Data excerpts:
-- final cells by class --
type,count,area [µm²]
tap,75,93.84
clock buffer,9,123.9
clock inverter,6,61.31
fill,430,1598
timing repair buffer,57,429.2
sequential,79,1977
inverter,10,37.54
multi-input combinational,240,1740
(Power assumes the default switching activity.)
File: src/rtl/core_pkg.sv
// Shared types and constants for the MEM/WB writeback slice of the 64-bit core.
package core_pkg;

    localparam int XLEN       = 64;
    localparam int REG_ADDR_W = 5;

    typedef enum logic [1:0] {
        WB_ALU = 2'd0,
        WB_MEM = 2'd1,
        WB_PC4 = 2'd2
    } wb_sel_e;

    typedef enum logic [1:0] {
        WB_IDLE  = 2'd0,
        WB_WRITE = 2'd1,
        WB_HOLD  = 2'd2
    } wb_state_e;

    localparam logic [2:0] F3_LB  = 3'd0;
    localparam logic [2:0] F3_LH  = 3'd1;
    localparam logic [2:0] F3_LW  = 3'd2;
    localparam logic [2:0] F3_LD  = 3'd3;
    localparam logic [2:0] F3_LBU = 3'd4;
    localparam logic [2:0] F3_LHU = 3'd5;
    localparam logic [2:0] F3_LWU = 3'd6;

    // Access size in bytes; the reserved encoding behaves as a doubleword.
    function automatic logic [3:0] load_bytes(input logic [2:0] funct3);
        case (funct3)
            F3_LB, F3_LBU: load_bytes = 4'd1;
            F3_LH, F3_LHU: load_bytes = 4'd2;
            F3_LW, F3_LWU: load_bytes = 4'd4;
            default:       load_bytes = 4'd8;
        endcase
    endfunction

endpackage
<file path="src/rtl/param_alu_ctrl.sv">
// Multi-cycle ALU controller: IDLE -> CALC -> DONE handshake; MUL is a shift-add over WIDTH cycles.
// Define ALU_FLAGS_EN to add the registered flags[2:0] = {ovf, carry, zero} output.
module param_alu_ctrl #(
  parameter int unsigned WIDTH = 8
) (
  input  logic               clk,
  input  logic               rst_n,
  input  logic [2:0]         op,
  input  logic [WIDTH-1:0]   a_in,
  input  logic [WIDTH-1:0]   b_in,
  input  logic               ok,
  input  logic               ack,
  output logic [2*WIDTH-1:0] out,
  output logic               busy,
  output logic               done
`ifdef ALU_FLAGS_EN
  ,
  output logic [2:0]         flags
`endif
);

  localparam int unsigned CW = (WIDTH > 1) ? $clog2(WIDTH) : 1;

  typedef enum logic [1:0] {
    S_IDLE = 2'd0,
    S_CALC = 2'd1,
    S_DONE = 2'd2
  } state_e;

  typedef enum logic [2:0] {
    OP_NOP = 3'b000,
    OP_ADD = 3'b001,
    OP_MUL = 3'b010,
    OP_AND = 3'b011,
    OP_OR  = 3'b100,
    OP_NOR = 3'b101,
    OP_XOR = 3'b110,
    OP_SUB = 3'b111
  } op_e;

  state_e             r_state;
  state_e             w_next;
  op_e                r_op;
  logic [WIDTH-1:0]   r_a;
  logic [WIDTH-1:0]   r_b;
  logic [2*WIDTH-1:0] r_acc;
  logic [2*WIDTH-1:0] r_mcand;
  logic [WIDTH-1:0]   r_mplier;
  logic [CW-1:0]      r_cnt;
  logic [2*WIDTH-1:0] r_out;

  logic               w_start;
  logic               w_calc_last;
  logic [WIDTH:0]     w_sum;
  logic [WIDTH:0]     w_diff;
  logic [2*WIDTH-1:0] w_acc_next;
  logic [2*WIDTH-1:0] w_result;

  assign w_start     = (r_state == S_IDLE) && ok && (op != OP_NOP);
  // MUL finishes on the cycle that consumes the last multiplier bit; everything else takes one cycle.
  assign w_calc_last = (r_op != OP_MUL) || (r_cnt == CW'(WIDTH - 1));

  assign w_sum      = {1'b0, r_a} + {1'b0, r_b};
  assign w_diff     = {1'b0, r_a} - {1'b0, r_b};
  assign w_acc_next = r_acc + (r_mplier[0] ? r_mcand : '0);

  always_comb begin
    w_result = '0;
    case (r_op)
      OP_ADD:  w_result = {{(WIDTH-1){1'b0}}, w_sum};
      OP_SUB:  w_result = {{(WIDTH-1){1'b0}}, w_diff};
      OP_MUL:  w_result = w_acc_next;
      OP_AND:  w_result = {{WIDTH{1'b0}}, r_a & r_b};
      OP_OR:   w_result = {{WIDTH{1'b0}}, r_a | r_b};
      OP_NOR:  w_result = {{WIDTH{1'b0}}, ~(r_a | r_b)};
      OP_XOR:  w_result = {{WIDTH{1'b0}}, r_a ^ r_b};
      default: w_result = '0;
    endcase
  end

  always_ff @(posedge clk or negedge rst_n) begin
    if (!rst_n) begin
      r_state <= S_IDLE;
    end else begin
      r_state <= w_next;
    end
  end

  always_comb begin
    w_next = r_state;
    case (r_state)
      S_IDLE:  if (w_start) w_next = S_CALC;
      S_CALC:  if (w_calc_last) w_next = S_DONE;
      S_DONE:  if (ack) w_next = S_IDLE;
      default: w_next = S_IDLE;
    endcase
  end

  always_ff @(posedge clk or negedge rst_n) begin
    if (!rst_n) begin
      r_op     <= OP_NOP;
      r_a      <= '0;
      r_b      <= '0;
      r_acc    <= '0;
      r_mcand  <= '0;
      r_mplier <= '0;
      r_cnt    <= '0;
      r_out    <= '0;
    end else if (w_start) begin
      r_op     <= op_e'(op);
      r_a      <= a_in;
      r_b      <= b_in;
      r_acc    <= '0;
      r_mcand  <= {{WIDTH{1'b0}}, a_in};
      r_mplier <= b_in;
      r_cnt    <= '0;
    end else if (r_state == S_CALC) begin
      if (r_op == OP_MUL) begin
        r_acc    <= w_acc_next;
        r_mcand  <= r_mcand << 1;
        r_mplier <= r_mplier >> 1;
        r_cnt    <= r_cnt + CW'(1);
      end
      if (w_calc_last) begin
        r_out <= w_result;
      end
    end
  end

  assign out  = r_out;
  assign busy = (r_state != S_IDLE);
  assign done = (r_state == S_DONE);

`ifdef ALU_FLAGS_EN
  logic [2:0] r_flags;
  logic       w_ovf;
  logic       w_carry;

  always_comb begin
    w_ovf   = 1'b0;
    w_carry = 1'b0;
    case (r_op)
      OP_ADD: begin
        w_carry = w_sum[WIDTH];
        w_ovf   = (r_a[WIDTH-1] == r_b[WIDTH-1]) && (w_sum[WIDTH-1] != r_a[WIDTH-1]);
      end
      OP_SUB: begin
        w_carry = w_diff[WIDTH];
        w_ovf   = (r_a[WIDTH-1] != r_b[WIDTH-1]) && (w_diff[WIDTH-1] != r_a[WIDTH-1]);
      end
      default: begin
        w_ovf   = 1'b0;
        w_carry = 1'b0;
      end
    endcase
  end

  always_ff @(posedge clk or negedge rst_n) begin
    if (!rst_n) begin
      r_flags <= '0;
    end else if ((r_state == S_CALC) && w_calc_last) begin
      r_flags <= {w_ovf, w_carry, (w_result == '0)};
    end
  end

  assign flags = r_flags;
`endif

endmodule

</file>
## src/rtl/mem_arbiter_if.sv

```systemverilog
// Bus bundle for mem_arbiter: two requester ports, the shared read result, and the data-memory port.
// The slave modport is the arbiter's view; master is the requester/memory environment.
interface mem_arbiter_if #(
    parameter int ADDR_W = 8,
    parameter int DATA_W = 32
);
    logic              r0_req;
    logic              r0_we;
    logic [ADDR_W-1:0] r0_addr;
    logic [DATA_W-1:0] r0_wdata;
    logic              r0_ack;
    logic              r1_req;
    logic              r1_we;
    logic [ADDR_W-1:0] r1_addr;
    logic [DATA_W-1:0] r1_wdata;
    logic              r1_ack;
    logic [DATA_W-1:0] rdata;
    logic              grant;
    logic [ADDR_W-1:0] mem_read_address;
    logic [ADDR_W-1:0] mem_write_address;
    logic [DATA_W-1:0] mem_write_data;
    logic              mem_write_enable;
    logic [DATA_W-1:0] mem_read_data;

    modport slave (
        input  r0_req, r0_we, r0_addr, r0_wdata,
        input  r1_req, r1_we, r1_addr, r1_wdata,
        input  mem_read_data,
        output r0_ack, r1_ack, rdata, grant,
        output mem_read_address, mem_write_address, mem_write_data, mem_write_enable
    );

    modport master (
        output r0_req, r0_we, r0_addr, r0_wdata,
        output r1_req, r1_we, r1_addr, r1_wdata,
        output mem_read_data,
        input  r0_ack, r1_ack, rdata, grant,
        input  mem_read_address, mem_write_address, mem_write_data, mem_write_enable
    );
endinterface

```

## src/rtl/mem_arbiter.sv

```systemverilog
// Two-requester arbiter for a single-port synchronous data memory (IDLE -> ACCESS -> RESP).
// Define ARB_ROUND_ROBIN_EN for round-robin conflict resolution; otherwise requester 0 has fixed priority.
module mem_arbiter #(
    parameter int ADDR_W = 8,
    parameter int DATA_W = 32
) (
    input  logic         clk,
    input  logic         rst_n,
    input  logic         clk_enable,
    mem_arbiter_if.slave bus
);
    typedef enum logic [1:0] {
        IDLE   = 2'd0,
        ACCESS = 2'd1,
        RESP   = 2'd2
    } state_t;

    state_t            state_reg;
    logic              grant_reg;
    logic              we_reg;
    logic              mem_we_reg;
    logic              r0_ack_reg;
    logic              r1_ack_reg;
    logic [ADDR_W-1:0] addr_reg;
    logic [DATA_W-1:0] wdata_reg;
    logic [DATA_W-1:0] rdata_reg;

    logic              any_req;
    logic              winner;
    logic              sel_we;
    logic [ADDR_W-1:0] sel_addr;
    logic [DATA_W-1:0] sel_wdata;

    assign any_req = bus.r0_req | bus.r1_req;

`ifdef ARB_ROUND_ROBIN_EN
    // last_reg = requester granted most recently; reset to 1 so requester 0 wins the first conflict
    logic last_reg;
    assign winner = (bus.r0_req && bus.r1_req) ? ~last_reg : ~bus.r0_req;
`else
    assign winner = ~bus.r0_req;
`endif

    assign sel_we    = winner ? bus.r1_we    : bus.r0_we;
    assign sel_addr  = winner ? bus.r1_addr  : bus.r0_addr;
    assign sel_wdata = winner ? bus.r1_wdata : bus.r0_wdata;

    always_ff @(posedge clk) begin
        if (!rst_n) begin
            state_reg  <= IDLE;
            grant_reg  <= 1'b0;
            we_reg     <= 1'b0;
            mem_we_reg <= 1'b0;
            r0_ack_reg <= 1'b0;
            r1_ack_reg <= 1'b0;
            addr_reg   <= '0;
            wdata_reg  <= '0;
            rdata_reg  <= '0;
`ifdef ARB_ROUND_ROBIN_EN
            last_reg   <= 1'b1;
`endif
        end else if (clk_enable) begin
            r0_ack_reg <= 1'b0;
            r1_ack_reg <= 1'b0;
            case (state_reg)
                IDLE: begin
                    if (any_req) begin
                        // memory-side outputs are loaded here so they are valid throughout ACCESS
                        grant_reg  <= winner;
                        we_reg     <= sel_we;
                        mem_we_reg <= sel_we;
                        addr_reg   <= sel_addr;
                        wdata_reg  <= sel_wdata;
`ifdef ARB_ROUND_ROBIN_EN
                        last_reg   <= winner;
`endif
                        state_reg  <= ACCESS;
                    end
                end
                ACCESS: begin
                    mem_we_reg <= 1'b0;
                    state_reg  <= RESP;
                end
                RESP: begin
                    if (grant_reg) begin
                        r1_ack_reg <= 1'b1;
                    end else begin
                        r0_ack_reg <= 1'b1;
                    end
                    if (!we_reg) begin
                        rdata_reg <= bus.mem_read_data;
                    end
                    state_reg <= IDLE;
                end
                default: begin
                    mem_we_reg <= 1'b0;
                    state_reg  <= IDLE;
                end
            endcase
        end
    end

    assign bus.r0_ack            = r0_ack_reg;
    assign bus.r1_ack            = r1_ack_reg;
    assign bus.rdata             = rdata_reg;
    assign bus.grant             = grant_reg;
    assign bus.mem_read_address  = addr_reg;
    assign bus.mem_write_address = addr_reg;
    assign bus.mem_write_data    = wdata_reg;
    assign bus.mem_write_enable  = mem_we_reg;
endmodule

```

## src/flat_wrapper.sv

```systemverilog
// flat-port wrapper written by rule: the top's interface ports become plain ports
module mem_arbiter_flat 
#(
    parameter int ADDR_W = 8,
    parameter int DATA_W = 32
)
  (clk, rst_n, clk_enable, bus_r0_req, bus_r0_we, bus_r0_addr, bus_r0_wdata, bus_r1_req, bus_r1_we, bus_r1_addr, bus_r1_wdata, bus_mem_read_data, bus_r0_ack, bus_r1_ack, bus_rdata, bus_grant, bus_mem_read_address, bus_mem_write_address, bus_mem_write_data, bus_mem_write_enable);
  mem_arbiter_if #(.ADDR_W(ADDR_W), .DATA_W(DATA_W)) bus_i ();
  input  logic clk;
  input  logic rst_n;
  input  logic clk_enable;
  input wire logic [$bits(bus_i.r0_req)-1:0] bus_r0_req;
  input wire logic [$bits(bus_i.r0_we)-1:0] bus_r0_we;
  input wire logic [$bits(bus_i.r0_addr)-1:0] bus_r0_addr;
  input wire logic [$bits(bus_i.r0_wdata)-1:0] bus_r0_wdata;
  input wire logic [$bits(bus_i.r1_req)-1:0] bus_r1_req;
  input wire logic [$bits(bus_i.r1_we)-1:0] bus_r1_we;
  input wire logic [$bits(bus_i.r1_addr)-1:0] bus_r1_addr;
  input wire logic [$bits(bus_i.r1_wdata)-1:0] bus_r1_wdata;
  input wire logic [$bits(bus_i.mem_read_data)-1:0] bus_mem_read_data;
  output wire logic [$bits(bus_i.r0_ack)-1:0] bus_r0_ack;
  output wire logic [$bits(bus_i.r1_ack)-1:0] bus_r1_ack;
  output wire logic [$bits(bus_i.rdata)-1:0] bus_rdata;
  output wire logic [$bits(bus_i.grant)-1:0] bus_grant;
  output wire logic [$bits(bus_i.mem_read_address)-1:0] bus_mem_read_address;
  output wire logic [$bits(bus_i.mem_write_address)-1:0] bus_mem_write_address;
  output wire logic [$bits(bus_i.mem_write_data)-1:0] bus_mem_write_data;
  output wire logic [$bits(bus_i.mem_write_enable)-1:0] bus_mem_write_enable;
  assign bus_i.r0_req = bus_r0_req;
  assign bus_i.r0_we = bus_r0_we;
  assign bus_i.r0_addr = bus_r0_addr;
  assign bus_i.r0_wdata = bus_r0_wdata;
  assign bus_i.r1_req = bus_r1_req;
  assign bus_i.r1_we = bus_r1_we;
  assign bus_i.r1_addr = bus_r1_addr;
  assign bus_i.r1_wdata = bus_r1_wdata;
  assign bus_i.mem_read_data = bus_mem_read_data;
  assign bus_r0_ack = bus_i.r0_ack;
  assign bus_r1_ack = bus_i.r1_ack;
  assign bus_rdata = bus_i.rdata;
  assign bus_grant = bus_i.grant;
  assign bus_mem_read_address = bus_i.mem_read_address;
  assign bus_mem_write_address = bus_i.mem_write_address;
  assign bus_mem_write_data = bus_i.mem_write_data;
  assign bus_mem_write_enable = bus_i.mem_write_enable;
  mem_arbiter #(.ADDR_W(ADDR_W), .DATA_W(DATA_W)) u_core (.clk(clk), .rst_n(rst_n), .clk_enable(clk_enable), .bus(bus_i));
endmodule
```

**How to complete this task:**
Give again, word for word, the records from their first line to the one with "localparam logic [2:0] F3_LD", and leave out all else.

**Your response:**
-- final cells by class --
type,count,area [µm²]
tap,75,93.84
clock buffer,9,123.9
clock inverter,6,61.31
fill,430,1598
timing repair buffer,57,429.2
sequential,79,1977
inverter,10,37.54
multi-input combinational,240,1740
(Power assumes the default switching activity.)
File: src/rtl/core_pkg.sv
// Shared types and constants for the MEM/WB writeback slice of the 64-bit core.
package core_pkg;

    localparam int XLEN       = 64;
    localparam int REG_ADDR_W = 5;

    typedef enum logic [1:0] {
        WB_ALU = 2'd0,
        WB_MEM = 2'd1,
        WB_PC4 = 2'd2
    } wb_sel_e;

    typedef enum logic [1:0] {
        WB_IDLE  = 2'd0,
        WB_WRITE = 2'd1,
        WB_HOLD  = 2'd2
    } wb_state_e;

    localparam logic [2:0] F3_LB  = 3'd0;
    localparam logic [2:0] F3_LH  = 3'd1;
    localparam logic [2:0] F3_LW  = 3'd2;
    localparam logic [2:0] F3_LD  = 3'd3;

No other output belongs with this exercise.